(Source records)
BEGIN
File: src/rtl/rr_mux_arb.sv
// rr_mux_arb
// N_CH producers compete for a single registered output word. The winner of
// each cycle is chosen in hardware, either round-robin (MODE 0) or by fixed
// priority with channel 0 highest (MODE 1). Both sides use a valid/ready
// handshake.
//
// Ports:
//   clk        single clock, rising edge
//   rst        synchronous, active-high reset
//   in_valid   [N_CH]        channel i presents a word
//   in_data    [N_CH*WIDTH]  channel i occupies [i*WIDTH +: WIDTH]
//   in_ready   [N_CH]        one-hot or zero; granted channel accepted this cycle
//   out_valid                output register holds a valid word
//   out_data   [WIDTH]       registered data word
//   out_sel    [SEL_W]       channel that supplied out_data
//   out_ready                consumer takes the word this cycle
module rr_mux_arb #(
  parameter int N_CH  = 4,
  parameter int WIDTH = 8,
  parameter int MODE  = 0,
  localparam int SEL_W = ($clog2(N_CH) > 1) ? $clog2(N_CH) : 1
) (
  input  logic                  clk,
  input  logic                  rst,
  input  logic [N_CH-1:0]       in_valid,
  input  logic [N_CH*WIDTH-1:0] in_data,
  output logic [N_CH-1:0]       in_ready,
  output logic                  out_valid,
  output logic [WIDTH-1:0]      out_data,
  output logic [SEL_W-1:0]      out_sel,
  input  logic                  out_ready
);

  typedef enum logic [0:0] {
    ST_EMPTY = 1'b0,
    ST_FULL  = 1'b1
  } state_t;

  state_t             state_r;
  state_t             state_s;
  logic [SEL_W-1:0]   ptr_r;
  logic [SEL_W-1:0]   ptr_nxt_s;
  logic [SEL_W-1:0]   grant_s;
  logic [SEL_W-1:0]   sel_r;
  logic [WIDTH-1:0]   data_r;
  logic [WIDTH-1:0]   win_data_s;
  logic [SEL_W:0]     idx_s;
  logic               found_s;
  logic               any_s;
  logic               free_s;
  logic               load_s;

  assign any_s     = |in_valid;
  assign free_s    = (state_r == ST_EMPTY) || out_ready;
  assign load_s    = free_s && any_s;
  assign out_valid = (state_r == ST_FULL);
  assign out_data  = data_r;
  assign out_sel   = sel_r;

  // Arbiter: pick the winning channel from in_valid, ptr_r and MODE.
  always_comb begin
    grant_s = '0;
    found_s = 1'b0;
    idx_s   = '0;
    if (MODE == 32'sd1) begin
      // Scan downward so the lowest valid index is the last one written.
      for (int i = N_CH - 1; i >= 0; i--) begin
        if (in_valid[i]) begin
          grant_s = SEL_W'(i);
        end else begin
          grant_s = grant_s;
        end
      end
    end else begin
      // Search from ptr_r upward, wrapping explicitly so non-power-of-two
      // channel counts never index past N_CH-1.
      for (int k = 0; k < N_CH; k++) begin
        idx_s = {1'b0, ptr_r} + (SEL_W + 1)'(k);
        if (idx_s >= (SEL_W + 1)'(N_CH)) begin
          idx_s = idx_s - (SEL_W + 1)'(N_CH);
        end else begin
          idx_s = idx_s;
        end
        if (!found_s && in_valid[idx_s[SEL_W-1:0]]) begin
          grant_s = idx_s[SEL_W-1:0];
          found_s = 1'b1;
        end else begin
          found_s = found_s;
        end
      end
    end
  end

  // Handshake: only the granted channel sees ready, and only if the slot is free.
  always_comb begin
    in_ready = '0;
    if (load_s) begin
      in_ready[grant_s] = 1'b1;
    end else begin
      in_ready = '0;
    end
  end

  // Data select: constant-index mux keeps in_data slicing simple.
  always_comb begin
    win_data_s = '0;
    for (int i = 0; i < N_CH; i++) begin
      if (grant_s == SEL_W'(i)) begin
        win_data_s = in_data[i*WIDTH +: WIDTH];
      end else begin
        win_data_s = win_data_s;
      end
    end
  end

  // Next round-robin pointer: one past the winner, wrapped at N_CH.
  always_comb begin
    ptr_nxt_s = ptr_r;
    if (MODE == 32'sd0) begin
      if (grant_s == SEL_W'(N_CH - 1)) begin
        ptr_nxt_s = '0;
      end else begin
        ptr_nxt_s = grant_s + SEL_W'(1);
      end
    end else begin
      ptr_nxt_s = ptr_r;
    end
  end

  // Output-slot FSM next state: EMPTY/FULL tracking of the output register.
  always_comb begin
    state_s = state_r;
    case (state_r)
      ST_EMPTY: begin
        if (any_s) begin
          state_s = ST_FULL;
        end else begin
          state_s = ST_EMPTY;
        end
      end
      ST_FULL: begin
        if (out_ready) begin
          state_s = any_s ? ST_FULL : ST_EMPTY;
        end else begin
          state_s = ST_FULL;
        end
      end
      default: state_s = ST_EMPTY;
    endcase
  end

  // State register for the output-slot FSM.
  always_ff @(posedge clk) begin
    if (rst) begin
      state_r <= ST_EMPTY;
    end else begin
      state_r <= state_s;
    end
  end

  // Output word, source index and pointer: updated only on a transfer.
  always_ff @(posedge clk) begin
    if (rst) begin
      data_r <= '0;
      sel_r  <= '0;
      ptr_r  <= '0;
    end else if (load_s) begin
      data_r <= win_data_s;
      sel_r  <= grant_s;
      ptr_r  <= ptr_nxt_s;
    end else begin
      data_r <= data_r;
      sel_r  <= sel_r;
      ptr_r  <= ptr_r;
    end
  end

endmodule
File: config.mk
export PLATFORM = sky130hd
export DESIGN_NAME = rr_mux_arb
export DESIGN_NICKNAME = d
export VERILOG_FILES = /design/src/rtl/rr_mux_arb.sv
export SDC_FILE = /design/constraint.sdc
export NUM_CORES = 1
export LEC_CHECK = 0
export ABC_AREA = 1
export CORE_UTILIZATION = 40
export DETAILED_ROUTE_END_ITERATION = 6
export GPL_TIMING_DRIVEN = 0
export PLACE_DENSITY = 0.88
export SKIP_LAST_GASP = 1
export SYNTH_ARGS = -nofsm -noshare
export SYNTH_HDL_FRONTEND = slang
export SYNTH_SLANG_ARGS = --single-unit
File: constraint.sdc
create_clock -name clk -period 2.7 [get_ports clk]
set_input_delay 0.405 -clock clk [delete_from_list [all_inputs] [get_ports clk]]
set_output_delay 0.405 -clock clk [all_outputs]
set_load 0.01 [all_outputs]
======== Yosys cells after proc, flatten, opt, wreduce, memory -nomap -nowiden ========
Cells that the tools add are included.
operators by class
  add/subtract/negate cells ............... 8
  $lt $le $gt $ge ......................... 10
  equality and inequality tests ........... 3
  mux-type cells .......................... 30
  bitwise gates (word level) .............. 1
  reductions and logical operators ........ 11
operators with widths
  cell                                                                   number
  8-bit 2-to-1 mux                                                       4
  2-bit 2-to-1 mux                                                       9
  2-bit by 3-bit < comparator with 1-bit output, second input constant   5
  1-bit 2-to-1 mux                                                       10
  3-bit >= comparator, second input constant                             3
  1-bit binary-select mux with 2-bit select                              4
  2-bit by 1-bit subtractor with 2-bit output, second input constant     4
  2-bit by 2-bit adder with 3-bit output, second input constant          2
  1-bit logical AND                                                      5
  2-bit == test, second input constant                                   2
  4-bit 2-to-1 mux                                                       1
  4-bit OR reduction                                                     1
  2-bit by 1-bit adder with 3-bit output, second input constant          1
  2-bit by 3-bit >= comparator with 1-bit output, second input constant  1
  1-bit zero test                                                        3
  2-bit by 1-bit adder with 2-bit output, second input constant          1
  1-bit demux with 2-bit select                                          1
  2-bit by 1-bit == test with 1-bit output, second input constant        1
  2-bit by 1-bit >= comparator with 1-bit output, second input constant  1
  2-bit zero test                                                        1
  1-bit case mux with 2 select lines                                     1
  1-bit logical OR                                                       1
  1-bit inverter                                                         1
storage, ports and cells
  register bits after elaboration ......... 13
  input bits .............................. 39
  output and inout port bits .............. 15
  word-level logic and storage cells ...... 67

======== Longest topological paths before layout ========
  depth in word-level cells ............... 19
  gate-level depth with buffers ........... 21
  mapped depth without buffers ............ 19

======== Worst setup path after synthesis ========
No wires, ideal clock.
  kind .................................... flip-flop to output port
  start ................................... reg ptr_r[0]
  end ..................................... out in_ready[1]
  arrival time ............................ 1.913 ns
  data required time ...................... 2.295 ns
  setup slack ............................. 0.382 ns
  stages on the path, launching flop included .. 16
  path buffers ............................ 2
  path through ............................ dfxtp_1 -> buf_6 -> inv_6 -> nand2_2 -> and2_4 -> o21ai_2 -> inv_1 -> nand2_2 -> nand2_1 -> o21ai_2 -> nand2_1 -> inv_1 -> ha_1 -> buf_2 -> clkinv_1 -> nor2_1
on the way
  cells in the longest elaborated chain, start to end .. 19
  elaborated cells between the ends (all ways) .. 42
  those cells by class .................... 7 x add/sub; 6 x order compare; 22 x mux; 7 x reduce/logical
ends and longest elaborated chain
  what                                                                                                                                          line  text
  start: declaration                                                                                                                            41    logic [SEL_W-1:0] ptr_r;
  start signal: assignment                                                                                                                      170   ptr_r <= ptr_nxt_s;
  start signal: assignment                                                                                                                      174   ptr_r <= ptr_r;
  branches (longest 13 deep; another with 2-bit by 1-bit adder with 3-bit output)                                                               --
  2-bit 2-to-1 mux *                                                                                                                            84    if (!found_s && in_valid[idx_s[SEL_W-1:0]]) begin
  named net grant_s[1]                                                                                                                          43    logic [SEL_W-1:0] grant_s;
  2-bit by 3-bit < comparator with 1-bit output (not written as such) / 2-bit by 1-bit >= comparator with 1-bit output (equally long branches)  98    in_ready[grant_s] = 1'b1;
  1-bit logical AND (not written as such)                                                                                                       98
  1-bit 2-to-1 mux (not written as such)                                                                                                        98
  1-bit demux with 2-bit select *                                                                                                               98
  4-bit 2-to-1 mux *                                                                                                                            97    if (load_s) begin
  end: declaration                                                                                                                              27    output logic [N_CH-1:0] in_ready,
Mark *: on every way through the listed nets, which the timed path passes. The select of a mux whose other input is x is not followed.

======== Final worst setup path ========
  start ................................... reg ptr_r[0]
  end ..................................... out in_ready[3]
Same word-level chain as after synthesis.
END
# Work instruction:
The answer must be every line from the records above that contains the word "flop", copied out.

# Exercise solution:
  kind .................................... flip-flop to output port
  stages on the path, launching flop included .. 16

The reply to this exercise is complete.